Vitamin D supplementation and incident preeclampsia: A systematic review and meta-analysis of randomized clinical trials.
Citations:145
Influential Citations:1
Systematic Reviews / Meta-Analyses
87
Enhanced Details
Methods
27 randomized controlled trials in pregnant women (ages 15–45; commonly 18–40) at varying risk for preeclampsia; total 4,777 participants (2,487 in vitamin D groups vs 2,290 controls) across multiple countries. Study designs included multicenter or single-center randomized, double-blind or placebo-controlled, parallel-group trials; many participants had not been treated with vitamin D before gestation.
Intervention
Vitamin D supplementation during pregnancy with regimens varying across trials: bolus doses (e.g., 350,000–360,000 IU given once) and daily doses (approximately 1,000–3,600 IU/day, e.g., 1,000; 3,200; 3,600 IU/day), sometimes co-supplemented with calcium (commonly 500–1,000 mg/day) or probiotics (in one trial). Start typically in mid-pregnancy (around 14–28 weeks) and continue through pregnancy (delivery in some trials, or to a specified duration).
Results
Vitamin D supplementation during pregnancy reduced preeclampsia risk (odds ratio 0.37; 95% CI 0.26–0.52; I2=0%). When supplementation began by 20 weeks’ gestation, risk reduction was slightly larger (OR 0.35; 95% CI 0.24–0.50; p<0.001). Benefits were largely independent of calcium co-supplementation, the specific vitamin D regimen, or study design. Higher vitamin D doses were associated with greater risk reduction (slope of log odds ratio ≈ −1.1; p<0.001).
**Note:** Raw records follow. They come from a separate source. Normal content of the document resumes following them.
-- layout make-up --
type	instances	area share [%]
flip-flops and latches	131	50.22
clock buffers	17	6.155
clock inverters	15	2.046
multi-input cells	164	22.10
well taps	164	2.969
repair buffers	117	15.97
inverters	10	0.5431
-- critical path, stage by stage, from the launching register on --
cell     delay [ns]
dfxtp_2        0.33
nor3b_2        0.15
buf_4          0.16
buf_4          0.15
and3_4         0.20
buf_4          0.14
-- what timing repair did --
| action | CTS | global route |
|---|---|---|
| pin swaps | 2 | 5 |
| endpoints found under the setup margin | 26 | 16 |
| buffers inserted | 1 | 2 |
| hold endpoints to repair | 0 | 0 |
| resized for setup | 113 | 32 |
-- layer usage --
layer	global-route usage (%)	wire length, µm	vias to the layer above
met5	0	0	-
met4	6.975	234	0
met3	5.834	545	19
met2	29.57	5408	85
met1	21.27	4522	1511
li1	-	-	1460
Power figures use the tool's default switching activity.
$ cat config.mk
export PLATFORM = sky130hd
export DESIGN_NAME = line_window_3x3_reader
export DESIGN_NICKNAME = d
export VERILOG_FILES = /design/src/rtl/line_window_3x3_reader.sv
export SDC_FILE = /design/constraint.sdc
export NUM_CORES = 1
export LEC_CHECK = 0
export CORE_MARGIN = 1.5
export CORE_UTILIZATION = 51
export CTS_BUF_LIST = sky130_fd_sc_hd__clkbuf_4
export DETAILED_ROUTE_END_ITERATION = 12
export GPL_ROUTABILITY_DRIVEN = 0
export MAX_ROUTING_LAYER = met4
export PLACE_DENSITY = 0.88
export SETUP_SLACK_MARGIN = 0.3
export SYNTH_ARGS = -nofsm -noshare
export SYNTH_HDL_FRONTEND = slang
export SYNTH_SLANG_ARGS = --single-unit
$ cat constraint.sdc
create_clock -name i_clk -period 3.09 [get_ports i_clk]
set_clock_uncertainty 0.2 [all_clocks]
set_input_delay 0.618 -clock i_clk [delete_from_list [all_inputs] [get_ports i_clk]]
set_output_delay 0.618 -clock i_clk [all_outputs]
set_load 0.02 [all_outputs]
Authors conclude vitamin D supplementation may be useful for preventing preeclampsia and call for definitive trials to establish optimal dosing and timing.
Limitations
Regimen heterogeneity (varying doses and timing) and co-supplementation across trials; risk-of-bias in some trials; potential publication bias; limited data on achieved serum 25(OH)D and baseline vitamin D status; findings may not generalize to all populations; need for large, well-designed trials to define optimal dosing and safety.